Next, to explore whether hypomethylation is coupled with the loss of heterochromatin, we analyzed the enrichment of two repressive histone modifications: H3K9me3 (representing constitutive heterochromatin) and H3K27me3 (representing facultative heterochromatin) immediately upstream to the DM1 repeat, by chromatin immunoprecipitation (ChIP). While H3K9me3 was exclusively enriched in the unmanipulated DM1 hESCs (Fig. 1b), neither of the hESCs lines/clones were enriched for H3K27me3 (Fig. 1c). Hence, H3K9me3 deposition, but not H3K27me3, is tightly correlated with CTG array size and the gain of aberrant methylation in hESCs. These results indicate that repeat removal in mutant hESCs alters the epigenetic status of the locus in a way that prevents constitutive heterochromatin from being re-established near the repeat.

Altered chromatin structure likely restores CTCF binding but does not affect local gene transcription

It has been suggested that aberrant methylation patterns upstream of the CTGs might alter the chromatin structure through the loss of CTCF binding. Consistent with this claim, we determined methylation levels by bisulfite colony sequencing immediately upstream to the repeat (region F in ref. 14) and validated the binding of CTCF in an overlapping region (CTCF binding site I, CTCFI) by ChIP analysis in wild type, DM1 and Δ/Δ hESCs (Fig. S3b and S3c). Although we were unable to distinguish between the wild type and affected hESCs in terms of extent of enrichment using the ChIP assay (maximum 2-fold change), we found that hypermethylation at the CTCF binding site was exclusive to DM1 hESCs (Fig. S3b). In addition, we leveraged the 2 bp deletion that was induced by gene editing at the junction of one of the alleles in CL29 (unmethylated Δ/Δ clone) to show the presence of two alleles in the CTCF bound fraction after ChIP experiment (Fig. S3d). This, together with the known role of methylation in abolishing CTCF binding next to the repeat in hESCs (Fig. S5D and S5E in ref. 14), and the clear evidence that gene editing does not disrupt CTCF binding next to the CTG (as illustrated by substantial enrichments in Δ/Δ clones, Fig. S3c), strongly suggests that the loss of heterochromatin by repeat deletion restores CTCF occupancy in the mutant allele.

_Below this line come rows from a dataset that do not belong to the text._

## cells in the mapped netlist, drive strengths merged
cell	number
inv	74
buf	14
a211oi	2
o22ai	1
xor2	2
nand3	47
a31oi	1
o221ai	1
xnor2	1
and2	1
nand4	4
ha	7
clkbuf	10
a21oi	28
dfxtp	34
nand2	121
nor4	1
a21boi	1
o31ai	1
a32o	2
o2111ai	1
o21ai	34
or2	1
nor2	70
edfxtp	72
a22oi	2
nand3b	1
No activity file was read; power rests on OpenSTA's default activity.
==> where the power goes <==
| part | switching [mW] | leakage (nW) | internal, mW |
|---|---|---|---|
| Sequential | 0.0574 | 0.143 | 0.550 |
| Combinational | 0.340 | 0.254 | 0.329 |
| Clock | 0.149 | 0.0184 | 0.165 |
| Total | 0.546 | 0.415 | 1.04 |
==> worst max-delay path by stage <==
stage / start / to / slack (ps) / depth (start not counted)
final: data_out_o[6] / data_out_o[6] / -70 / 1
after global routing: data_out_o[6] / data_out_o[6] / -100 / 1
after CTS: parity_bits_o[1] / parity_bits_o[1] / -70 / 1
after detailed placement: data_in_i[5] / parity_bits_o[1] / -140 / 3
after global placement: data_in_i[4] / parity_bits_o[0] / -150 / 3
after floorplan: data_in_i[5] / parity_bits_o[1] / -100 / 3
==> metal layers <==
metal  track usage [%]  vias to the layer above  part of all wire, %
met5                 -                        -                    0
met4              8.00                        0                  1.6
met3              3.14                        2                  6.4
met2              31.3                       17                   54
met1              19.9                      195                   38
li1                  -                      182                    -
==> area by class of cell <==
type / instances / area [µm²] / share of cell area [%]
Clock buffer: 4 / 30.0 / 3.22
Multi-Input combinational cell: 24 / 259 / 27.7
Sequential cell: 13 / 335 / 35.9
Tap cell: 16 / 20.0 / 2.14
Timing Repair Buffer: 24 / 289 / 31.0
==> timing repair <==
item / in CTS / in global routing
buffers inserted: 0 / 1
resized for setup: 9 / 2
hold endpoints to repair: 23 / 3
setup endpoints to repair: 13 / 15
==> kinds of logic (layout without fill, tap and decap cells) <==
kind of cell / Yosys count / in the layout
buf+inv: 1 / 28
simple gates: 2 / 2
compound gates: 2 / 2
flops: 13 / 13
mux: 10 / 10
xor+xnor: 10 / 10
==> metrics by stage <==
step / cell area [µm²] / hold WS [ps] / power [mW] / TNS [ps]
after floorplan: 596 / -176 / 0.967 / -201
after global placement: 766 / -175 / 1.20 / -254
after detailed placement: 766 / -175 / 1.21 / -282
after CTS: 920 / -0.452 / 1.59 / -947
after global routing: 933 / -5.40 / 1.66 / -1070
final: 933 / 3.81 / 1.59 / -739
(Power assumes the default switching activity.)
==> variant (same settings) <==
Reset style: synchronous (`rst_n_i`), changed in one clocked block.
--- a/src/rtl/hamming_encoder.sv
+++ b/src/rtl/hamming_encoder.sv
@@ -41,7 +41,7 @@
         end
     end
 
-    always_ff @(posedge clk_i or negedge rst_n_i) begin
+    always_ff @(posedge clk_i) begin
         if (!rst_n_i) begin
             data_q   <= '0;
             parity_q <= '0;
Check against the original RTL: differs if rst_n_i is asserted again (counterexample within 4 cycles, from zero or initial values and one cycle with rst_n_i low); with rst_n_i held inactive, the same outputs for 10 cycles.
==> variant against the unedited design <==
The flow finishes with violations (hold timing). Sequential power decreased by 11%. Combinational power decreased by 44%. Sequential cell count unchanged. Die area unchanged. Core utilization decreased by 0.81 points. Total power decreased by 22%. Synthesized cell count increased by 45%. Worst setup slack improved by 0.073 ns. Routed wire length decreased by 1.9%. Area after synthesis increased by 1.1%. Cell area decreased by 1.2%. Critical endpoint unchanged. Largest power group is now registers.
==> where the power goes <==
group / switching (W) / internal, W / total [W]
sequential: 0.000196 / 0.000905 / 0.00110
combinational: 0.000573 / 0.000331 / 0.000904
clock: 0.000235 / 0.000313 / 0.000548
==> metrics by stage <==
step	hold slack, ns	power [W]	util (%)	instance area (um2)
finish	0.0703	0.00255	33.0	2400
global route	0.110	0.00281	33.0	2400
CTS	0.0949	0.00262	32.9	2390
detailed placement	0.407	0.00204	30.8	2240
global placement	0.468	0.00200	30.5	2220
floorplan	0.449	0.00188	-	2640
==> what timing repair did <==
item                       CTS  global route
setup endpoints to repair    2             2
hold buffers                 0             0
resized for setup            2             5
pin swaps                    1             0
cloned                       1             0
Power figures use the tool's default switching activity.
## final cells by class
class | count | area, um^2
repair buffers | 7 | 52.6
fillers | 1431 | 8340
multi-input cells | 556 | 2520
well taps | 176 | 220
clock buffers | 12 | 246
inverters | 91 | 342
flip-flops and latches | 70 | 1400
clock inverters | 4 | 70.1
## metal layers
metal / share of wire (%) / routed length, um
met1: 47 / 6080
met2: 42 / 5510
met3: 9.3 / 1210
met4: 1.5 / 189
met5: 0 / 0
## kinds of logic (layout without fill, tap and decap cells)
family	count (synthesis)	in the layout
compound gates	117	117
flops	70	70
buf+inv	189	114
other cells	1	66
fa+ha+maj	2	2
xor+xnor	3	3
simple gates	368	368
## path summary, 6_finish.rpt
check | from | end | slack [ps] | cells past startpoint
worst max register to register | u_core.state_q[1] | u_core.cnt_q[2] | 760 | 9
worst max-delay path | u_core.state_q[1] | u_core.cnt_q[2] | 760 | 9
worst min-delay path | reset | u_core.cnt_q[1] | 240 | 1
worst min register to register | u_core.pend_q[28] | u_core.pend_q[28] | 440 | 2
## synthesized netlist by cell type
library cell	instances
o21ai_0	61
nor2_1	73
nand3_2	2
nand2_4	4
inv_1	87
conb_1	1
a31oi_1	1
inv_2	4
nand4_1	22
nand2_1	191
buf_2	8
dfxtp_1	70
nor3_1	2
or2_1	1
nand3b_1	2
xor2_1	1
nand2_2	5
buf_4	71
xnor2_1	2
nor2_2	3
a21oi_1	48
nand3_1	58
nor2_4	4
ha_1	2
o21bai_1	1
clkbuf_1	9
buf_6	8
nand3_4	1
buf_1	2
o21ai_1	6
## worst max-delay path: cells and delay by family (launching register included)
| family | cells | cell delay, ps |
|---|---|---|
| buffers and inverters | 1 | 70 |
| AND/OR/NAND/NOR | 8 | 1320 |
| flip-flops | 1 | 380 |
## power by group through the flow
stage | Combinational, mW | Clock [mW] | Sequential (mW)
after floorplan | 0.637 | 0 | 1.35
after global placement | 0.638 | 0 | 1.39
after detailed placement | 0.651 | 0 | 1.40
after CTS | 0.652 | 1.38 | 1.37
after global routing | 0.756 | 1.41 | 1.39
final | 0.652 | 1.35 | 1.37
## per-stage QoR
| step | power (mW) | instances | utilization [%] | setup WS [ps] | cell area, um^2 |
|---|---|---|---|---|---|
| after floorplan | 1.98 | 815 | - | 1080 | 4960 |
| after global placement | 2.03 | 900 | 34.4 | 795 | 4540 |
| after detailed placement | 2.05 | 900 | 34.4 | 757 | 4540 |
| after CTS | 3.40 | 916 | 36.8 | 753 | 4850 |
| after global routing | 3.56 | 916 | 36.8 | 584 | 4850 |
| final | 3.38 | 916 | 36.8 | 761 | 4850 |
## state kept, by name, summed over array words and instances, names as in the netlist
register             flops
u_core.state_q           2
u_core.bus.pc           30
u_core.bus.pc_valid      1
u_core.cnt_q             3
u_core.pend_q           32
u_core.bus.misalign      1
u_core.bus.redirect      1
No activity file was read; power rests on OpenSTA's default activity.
## src/rtl/lcd_ctrl_pkg.sv

```systemverilog
// Shared types and constants for the HD44780 bus sequencer: state encoding,
// power-up init ROM and the clear/home command codes.
package lcd_ctrl_pkg;

    typedef enum logic [2:0] {
        ST_PWR   = 3'd0,
        ST_LOAD  = 3'd1,
        ST_SETUP = 3'd2,
        ST_PULSE = 3'd3,
        ST_HOLD  = 3'd4,
        ST_WAIT  = 3'd5,
        ST_IDLE  = 3'd6
    } lcd_state_e;

    localparam int INIT_LEN = 4;

    localparam logic [7:0] INIT_FUNC_SET = 8'h38;
    localparam logic [7:0] INIT_DISP_ON  = 8'h0C;
    localparam logic [7:0] INIT_CLEAR    = 8'h01;
    localparam logic [7:0] INIT_ENTRY    = 8'h06;

    localparam logic [7:0] CMD_CLEAR = 8'h01;
    localparam logic [7:0] CMD_HOME  = 8'h02;

    function automatic logic [7:0] init_rom(input logic [1:0] idx);
        logic [7:0] b;
        case (idx)
            2'd0:    b = INIT_FUNC_SET;
            2'd1:    b = INIT_DISP_ON;
            2'd2:    b = INIT_CLEAR;
            default: b = INIT_ENTRY;
        endcase
        return b;
    endfunction

    function automatic int max_of(input int a, input int b);
        return (a > b) ? a : b;
    endfunction

    // Only clear/home written to the instruction register need the long wait.
    function automatic logic is_long_cmd(input logic rs, input logic [7:0] data);
        return !rs && (data == CMD_CLEAR || data == CMD_HOME);
    endfunction

endpackage

```

## src/rtl/lcd_phase_timer.sv

```systemverilog
// Loadable down-counter shared by every sequencer phase; holds at zero and
// reports whether the count will be zero after the coming clock edge.
module lcd_phase_timer #(
    parameter int             W       = 8,
    parameter logic [W-1:0]   RST_VAL = '0
) (
    input  logic         clk,
    input  logic         rst_n,
    input  logic         load,
    input  logic [W-1:0] load_val,
    output logic         zero,
    output logic         next_zero
);

    logic [W-1:0] cnt;

    always_ff @(posedge clk or negedge rst_n) begin
        if (!rst_n) begin
            cnt <= RST_VAL;
        end else if (load) begin
            cnt <= load_val;
        end else if (cnt != '0) begin
            cnt <= cnt - W'(1);
        end
    end

    assign zero      = (cnt == '0);
    assign next_zero = load ? (load_val == '0) : (cnt <= W'(1));

endmodule

```

## src/rtl/lcd_bus_ctrl.sv

```systemverilog
// HD44780 write-only bus sequencer: setup / E strobe / hold / execution wait per byte.
// Define LCD_CTRL_INIT_EN to run the power-up wait and 4-byte init ROM after reset.
module lcd_bus_ctrl
    import lcd_ctrl_pkg::*;
#(
    parameter int SETUP_CYC = 4,
    parameter int EN_CYC    = 16,
    parameter int HOLD_CYC  = 4,
    parameter int CMD_WAIT  = 2000,
    parameter int CLR_WAIT  = 82000,
    parameter int PWR_WAIT  = 750000
) (
    input  logic       iCLK_50MHZ,
    input  logic       iRST_N,
    input  logic       iREQ,
    input  logic       iRS,
    input  logic [7:0] iDATA,
    output logic       oREADY,
    output logic       oDONE,
    output logic       oINIT_DONE,
    output logic [7:0] LCD_DATA,
    output logic       LCD_RS,
    output logic       LCD_RW,
    output logic       LCD_E,
    output logic [2:0] oDBG_STATE
);

    localparam int MAX_CYC = max_of(max_of(max_of(SETUP_CYC, EN_CYC), max_of(HOLD_CYC, CMD_WAIT)),
                                    max_of(CLR_WAIT, PWR_WAIT));
    localparam int CW = $clog2(MAX_CYC) + 1;

    localparam logic [CW-1:0] L_SETUP = CW'(SETUP_CYC - 1);
    localparam logic [CW-1:0] L_EN    = CW'(EN_CYC - 1);
    localparam logic [CW-1:0] L_HOLD  = CW'(HOLD_CYC - 1);
    localparam logic [CW-1:0] L_CMD   = CW'(CMD_WAIT - 1);
    localparam logic [CW-1:0] L_CLR   = CW'(CLR_WAIT - 1);

`ifdef LCD_CTRL_INIT_EN
    localparam logic [CW-1:0] L_PWR      = CW'(PWR_WAIT - 1);
    localparam lcd_state_e    RST_STATE  = ST_PWR;
    localparam logic          RST_READY  = 1'b0;
    localparam logic          RST_INIT   = 1'b0;
    localparam logic [CW-1:0] RST_CNT    = L_PWR;
    localparam logic [1:0]    IDX_LAST   = 2'(INIT_LEN - 1);
`else
    localparam lcd_state_e    RST_STATE  = ST_IDLE;
    localparam logic          RST_READY  = 1'b1;
    localparam logic          RST_INIT   = 1'b1;
    localparam logic [CW-1:0] RST_CNT    = '0;
`endif

    lcd_state_e    state, state_nxt;
    logic          tmr_load, tmr_zero, tmr_next_zero;
    logic [CW-1:0] tmr_val;
    logic          rs_nxt, init_nxt, done_nxt;
    logic [7:0]    data_nxt;

`ifdef LCD_CTRL_INIT_EN
    logic [1:0] idx, idx_nxt;

    always_ff @(posedge iCLK_50MHZ or negedge iRST_N) begin
        if (!iRST_N) idx <= 2'd0;
        else         idx <= idx_nxt;
    end
`endif

    lcd_phase_timer #(.W(CW), .RST_VAL(RST_CNT)) u_timer (
        .clk       (iCLK_50MHZ),
        .rst_n     (iRST_N),
        .load      (tmr_load),
        .load_val  (tmr_val),
        .zero      (tmr_zero),
        .next_zero (tmr_next_zero)
    );

    // Handshake: a byte moves on any edge where iREQ && oREADY; oREADY is a
    // registered copy of "next state is IDLE", so it never depends on iREQ.
    always_comb begin
        state_nxt = state;
        tmr_load  = 1'b0;
        tmr_val   = '0;
        rs_nxt    = LCD_RS;
        data_nxt  = LCD_DATA;
        init_nxt  = oINIT_DONE;
`ifdef LCD_CTRL_INIT_EN
        idx_nxt   = idx;
`endif
        case (state)
`ifdef LCD_CTRL_INIT_EN
            ST_PWR: begin
                if (tmr_zero) begin
                    state_nxt = ST_LOAD;
                    tmr_load  = 1'b1;
                end
            end
            ST_LOAD: begin
                rs_nxt    = 1'b0;
                data_nxt  = init_rom(idx);
                state_nxt = ST_SETUP;
                tmr_load  = 1'b1;
                tmr_val   = L_SETUP;
            end
`endif
            ST_IDLE: begin
                if (iREQ && oREADY) begin
                    rs_nxt    = iRS;
                    data_nxt  = iDATA;
                    state_nxt = ST_SETUP;
                    tmr_load  = 1'b1;
                    tmr_val   = L_SETUP;
                end
            end
            ST_SETUP: begin
                if (tmr_zero) begin
                    state_nxt = ST_PULSE;
                    tmr_load  = 1'b1;
                    tmr_val   = L_EN;
                end
            end
            ST_PULSE: begin
                if (tmr_zero) begin
                    state_nxt = ST_HOLD;
                    tmr_load  = 1'b1;
                    tmr_val   = L_HOLD;
                end
            end
            ST_HOLD: begin
                if (tmr_zero) begin
                    state_nxt = ST_WAIT;
                    tmr_load  = 1'b1;
                    tmr_val   = is_long_cmd(LCD_RS, LCD_DATA) ? L_CLR : L_CMD;
                end
            end
            ST_WAIT: begin
                if (tmr_zero) begin
                    state_nxt = ST_IDLE;
`ifdef LCD_CTRL_INIT_EN
                    if (!oINIT_DONE) begin
                        if (idx == IDX_LAST) begin
                            init_nxt = 1'b1;
                        end else begin
                            idx_nxt   = idx + 2'd1;
                            state_nxt = ST_LOAD;
                        end
                    end
`endif
                end
            end
            default: state_nxt = RST_STATE;
        endcase
    end

    // oDONE lands in the final WAIT cycle, one cycle ahead of oREADY.
    assign done_nxt = (state_nxt == ST_WAIT) && tmr_next_zero;

    always_ff @(posedge iCLK_50MHZ or negedge iRST_N) begin
        if (!iRST_N) begin
            state      <= RST_STATE;
            LCD_E      <= 1'b0;
            LCD_RS     <= 1'b0;
            LCD_DATA   <= 8'h00;
            oREADY     <= RST_READY;
            oDONE      <= 1'b0;
            oINIT_DONE <= RST_INIT;
        end else begin
            state      <= state_nxt;
            LCD_E      <= (state_nxt == ST_PULSE);
            LCD_RS     <= rs_nxt;
            LCD_DATA   <= data_nxt;
            oREADY     <= (state_nxt == ST_IDLE);
            oDONE      <= done_nxt;
            oINIT_DONE <= init_nxt;
        end
    end

    assign LCD_RW     = 1'b0;
    assign oDBG_STATE = state;

endmodule
```

## config.mk

```make
export PLATFORM = sky130hd
export DESIGN_NAME = lcd_bus_ctrl
export DESIGN_NICKNAME = d
export VERILOG_FILES = /design/src/rtl/lcd_ctrl_pkg.sv /design/src/rtl/lcd_phase_timer.sv /design/src/rtl/lcd_bus_ctrl.sv
export SDC_FILE = /design/constraint.sdc
export NUM_CORES = 1
export LEC_CHECK = 0
export ABC_CLOCK_PERIOD_IN_PS = 3500
export BUFFER_PORTS_ARGS = -buffer_cell sky130_fd_sc_hd__buf_2
export CAP_MARGIN = 5
export CORE_MARGIN = 1
export CORE_UTILIZATION = 56
export DETAILED_ROUTE_END_ITERATION = 16
export PLACE_DENSITY = 0.77
export SLEW_MARGIN = 20
export SYNTH_ARGS = -nofsm -noshare
export SYNTH_HDL_FRONTEND = slang
export SYNTH_SLANG_ARGS = --single-unit
```

## constraint.sdc

```tcl
create_clock -name iCLK_50MHZ -period 3.5 [get_ports iCLK_50MHZ]
set_input_delay 0.7 -clock iCLK_50MHZ [delete_from_list [all_inputs] [get_ports iCLK_50MHZ]]
set_output_delay 0.7 -clock iCLK_50MHZ [all_outputs]
set_load 0.01 [all_outputs]
```

# == After elaboration in Yosys (flattened, before gate mapping) ==
# Cells that the tools add are included.
# word_totals
register_bits,36
input_bits,12
# op_classes
add_sub_neg,1
order_cmp,1
eq_ne,10
mux,18
n_reduce_logical,11
# ops
op,count
17-bit case mux with 4 select lines,1
21-bit zero test,2
21-bit 2-to-1 mux,2
17-bit 2-to-1 mux,2
21-bit by 1-bit <= comparator with 1-bit output (second input constant),1
21-bit nonzero test,1
21-bit by 1-bit subtractor with 21-bit output (second input constant),1
3-bit equality test (second input constant),5
3-bit 2-to-1 mux,5
3-bit case mux with 5 select lines,1
3-bit by 2-bit equality test with 1-bit output (second input constant),3
8-bit by 1-bit equality test with 1-bit output (second input constant),1
8-bit by 2-bit equality test with 1-bit output (second input constant),1
2-bit 2-to-1 mux,2
4-bit 2-to-1 mux,1
1-bit logical AND,3
1-bit 2-to-1 mux,3
3-bit OR reduction,1
1-bit case mux with 2 select lines,1
2-bit AND reduction,1
2-bit nonzero test,1
1-bit zero test,1
1-bit logical OR,1

# == Logic depth before layout (Yosys ltp) ==
# depth
word_depth,9
ltp_mapped,8

# == By module ==
# From an unflattened synthesis, not the netlist that was laid out.
# unflattened
hier_cells,216
area_unflattened_um2,2105.8
# by_module_without_submodules
module,instances,cells_each,area_each_um2,seq_area_each_um2
lcd_phase_timer,1,159,1387.6,525.5
lcd_bus_ctrl,1,57,718.2,379.1

# == Least setup slack after synthesis ==
# Ideal clock, no wire load.
# synth_timing
kind,flip-flop to flip-flop
from,register u_timer.cnt[13]
to,register oREADY
setup_time_ns,0.062
arrival_ns,2.401
setup_slack_ns,1.037
stages_incl_launch_ff,8
cell_sequence,dfrtp_1 or4_1 buf_2 or4_4 buf_6 or4_4 nand3_2 and3_1
# synth_between
elab_chain_cells,4
word_cells_on_any_way,7
# synth_rtl
element,line,text
start: declaration,lcd_phase_timer.sv:15,logic [W-1:0] cnt;
start signal: assignment,lcd_phase_timer.sv:21,cnt <= load_val;
start signal: assignment,lcd_phase_timer.sv:23,cnt <= cnt - W'(1);
21-bit zero test *,lcd_phase_timer.sv:27,assign zero = (cnt == '0);
"3-bit 2-to-1 mux, on equally long branches",n/a,
3-bit case mux with 5 select lines *,lcd_bus_ctrl.sv:88,case (state)
named net state_nxt[1],lcd_bus_ctrl.sv:52,"lcd_state_e state, state_nxt;"
3-bit equality test *,lcd_bus_ctrl.sv:170,oREADY <= (state_nxt == ST_IDLE);
end signal: assignment,lcd_bus_ctrl.sv:170,
end: declaration,lcd_bus_ctrl.sv:18,"output logic oREADY,"
# Mark *: on every way through the listed nets, which the timed path passes. The rest lies on a longest branch.
# A chain may end at the register's enable or synchronous reset.

# == Worst setup path in the final report ==
# layout_timing
from,register u_timer.cnt[0]
to,register u_timer.cnt[8]
# layout_between
elab_chain_cells,4
word_cells_on_any_way,10
# layout_rtl
element
"parallel branches: the longest is 4 deep, another holds 21-bit by 1-bit subtractor with 21-bit output"
# Several ways; the timed one is not identified. The select of a mux whose other input is x is not followed.

==> impl_metrics.ini <==
[critical_path]
cp_data_required_time_ns = 3.70
crit_fanout = 9
max_stage_delay_ns = 0.57
arrival_ns = 2.91
cp_cell_sequence = inv_1 -> ha_1 -> or3b_1 -> nor2_1 -> nand2_1 -> nor3_1 -> a21oi_1
r2r-start = u_timer.cnt[0]
r2r_end = u_timer.cnt[8]
slowest_stage = nor3_1
crit_type = flop to flop
crit_path_end_kind = flop
start_kind = flop
rr_worst_depth = 7
reg2reg_slack_ns = 0.80

[cts]
post_cts_buffers = 0
cts_buffers = 5
clk_latency_ns = 0.34
cts_hold_buf = 0
h-tree-depth = 2
clock-sinks = 36
cts_tree = yes
cts_buffer_depth = 2
postCtsResizedCells = 0
cts-root-buf = clkbuf_4
path_clk_slew_ns = 0.11

[logic_synthesis]
synthCells = 190
yosys.area.top_type = dfrtp_1
synth_top_area_share_pct = 42.5
syn_area_per_cell_um2 = 10.2
synthesis.area_um2 = 1940
synth-simple-area-share_pct = 24.4
syn_nets = 205
synth_compound_area_share_pct = 10.1
synth-edff-count = 0
synth_top_family_by_area = simple AND/OR/NAND/NOR gates
synth-main-ff-cell = dfrtp_1
synth.area.mux_share_pct = 5.22
synth.area.top_cells = dfrtp_1 43%, xnor2_1 5.4%, mux2_1 4.6%
synth-adder-area-share_pct = 1.93
synth-xor-area-share_pct = 7.67
synth.distinct_cells = 53
ys_ff_latch = 36
yosys_warnings = 0
ys_async_sr_fraction_pct = 100
ys_seq_area_share_pct = 46.6

[floorplanning]
ios = 29
num_rows = 21
die_w_um = 60.9
die-area_um2 = 3710
start_util_pct = 58.2
coreArea_um2 = 3340
die_h_um = 60.9

[route]
vias_per_cell = 6.10
vias = 1598
wirelength_mm = 4.10
wl_per_cell_um = 15.7
drc = 0
antenna_left = 0
drt_first_pass_iters = 4
drtIter0Drc = 111

[timing]
fin_ws_ns = 0.796
fin_crit_ns = 2.70
rsz0062_at_grt = false
setup_viol = 0
fin_crit_sh_pct = 77.2
max_slew_margin_pct = 49.9
timing.final.hold_violations = 0
final.setup.tns_ns = 0
slew_violations = 0
tightest_slew_ns = 0.748
finalClockSkew_ns = 0.00538
max_freq_mhz = 370

[worst_hold_path]
holdCritPathClass = primary input to asynchronous set/reset pin

[power]
irDropWorstVdd_mv = 0.253
p_leak_nw = 0.938
power.density_nw_per_um2 = 330

[layout]
fin_cells = 262
area_delta_synth_final_pct = 11.5
finalNetCount = 230
drive_gt1_share_pct = 21.3
diodes = 0
fill_cells = 297

[grt]
antenna_found_initial = 0
grt_pass1_vias = 1518
gr-usage-all-layers_pct = 26.3
grt_max_degree = 37
grt_pass1_wl_mm = 6.92
grt.overflow.total = 0

[place]
port_buffers = 26
pre_cts_slack_ns = 0.857
dp_hpwl_mm = 3.02
place_inst = 254
finalWeightedCongestion = 0.918

[run_status]
status = finished clean

[job]
drv_cap = 0
kinds of logic after synthesis:
family | after synthesis
AO/OA/AOI/OAI | 30
multiplexers | 9
AND/OR/NAND/NOR | 78
buffers and inverters | 15
other | 2
adder cells (fa/ha/maj) | 3
flip-flops | 36
XOR/XNOR | 17
synth_stat cells, types with 2 or more instances:
cell type	instances
dfrtp_1	33
nor2_1	15
a21oi_1	13
nand2_1	12
xnor2_1	12
mux2_1	8
nor3_1	8
nor4_1	8
or4_1	6
clkbuf_1	5
inv_1	5
xor2_1	5
nand4_1	4
dfstp_2	3
ha_1	3
nand3_1	3
a211oi_1	2
and2_1	2
buf_2	2
buf_4	2
conb_1	2
nor2b_1	2
nor3b_1	2
o21ai_1	2
o32ai_1	2
or4_4	2
routing by layer:
metal	track usage, %	vias up	wire length, um	share of wire [%]
li1	-	736	-	-
met1	31.1	751	1620	39
met2	44.0	95	2010	49
met3	7.04	16	329	8.0
met4	13.6	0	142	3.5
met5	0	-	0	0
worst max-delay path: cells and delay by family, from the launching register on:
| kind | cells | cell delay, ns |
|---|---|---|
| AO/OA/AOI/OAI | 1 | 0.09 |
| adder cells (fa/ha/maj) | 1 | 0.21 |
| buffers and inverters | 1 | 0.11 |
| flip-flops | 1 | 0.43 |
| AND/OR/NAND/NOR | 4 | 1.72 |
per-stage QoR:
step,total power [mW],util [%],cell area [um^2],hold WS (ns)
2_1_floorplan,0.427,-,1940,0.404
3_3_place_gp,0.438,62.6,2090,0.489
3_5_place_dp,0.439,62.6,2090,0.498
4_1_cts,0.723,64.9,2170,0.443
5_1_grt,0.750,64.9,2170,0.466
6_report,0.716,64.9,2170,0.413
cell type report:
cell class / instances / area (um^2) / area share (%)
Multi-Input combinational cell: 139 / 963 / 44.5
Sequential cell: 36 / 905 / 41.8
Clock inverter: 2 / 35.0 / 1.62
Inverter: 5 / 18.8 / 0.867
Timing Repair Buffer: 28 / 145 / 6.70
Tap cell: 46 / 57.6 / 2.66
Clock buffer: 6 / 41.3 / 1.91
placed cells by master, fill, tap and decap left out, types with 2 or more instances in the layout:
cell	Yosys	final
a211oi_1	2	2
a21oi_1	13	13
and2_1	2	2
buf_2	2	26
buf_4	2	2
clkbuf_4	0	5
conb_1	2	2
dfrtp_1	33	33
dfstp_2	3	3
ha_1	3	3
inv_1	5	5
mux2_1	8	8
nand2_1	12	12
nand3_1	3	3
nand4_1	4	4
nor2_1	15	15
nor2b_1	2	2
nor3_1	8	8
nor3b_1	2	2
nor4_1	8	8
o21ai_1	2	2
o32ai_1	2	2
or4_1	6	6
or4_4	2	2
xnor2_1	12	12
xor2_1	5	5
registers in the layout, summed over array words and instances (netlist names):
signal / cells
oDBG_STATE: 3
LCD_RS: 1
u_timer.cnt: 21
oDONE: 1
LCD_E: 1
oREADY: 1
LCD_DATA: 8
worst max-delay path by stage:
stage	startpoint	end	slack, ns	cells after the start
final	u_timer.cnt[0]	u_timer.cnt[8]	0.80	7
after global routing	u_timer.cnt[0]	u_timer.cnt[8]	0.56	7
after CTS	u_timer.cnt[0]	u_timer.cnt[16]	0.83	7
after detailed placement	u_timer.cnt[0]	u_timer.cnt[16]	0.86	7
after global placement	u_timer.cnt[13]	u_timer.cnt[14]	0.96	5
after floorplan	u_timer.cnt[13]	oREADY	1.04	7
power breakdown:
group          leakage, nW  internal [mW]  switching (mW)
Sequential           0.436          0.416               0
Combinational        0.460        0.00430         0.00961
Clock               0.0422          0.150           0.136
Power figures use the tool's default switching activity.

It has been claimed that the change in chromatin structure may alter local gene transcription at the DM1 locus14,26,27. Therefore, we assessed the total mRNA levels of DMPK and SIX5 in the wild type, DM1-affected and DM1-Δ/Δ hESCs by RT-ddPCR. The results showed that the wild type and affected DM1 hESCs did not significantly differ for total DMPK and SIX5 mRNA levels (Fig. S3e). Nor could we find a significant change in SIX5 mRNA levels or a consistent trend in the expression of DMPK, when comparing DM1 unmanipulated vs. gene-edited hESCs (Fig. S3e). Thus, in conjunction with our published data reporting no change in DMPK and SIX5 mRNA expression levels in DM1 unmanipulated as compared to gene-edited myoblasts (see ref. 25), this strongly suggests that local gene expression is unaffected by abnormal methylation at the DM1 locus, at least not in embryonic stem cells and patient myoblasts.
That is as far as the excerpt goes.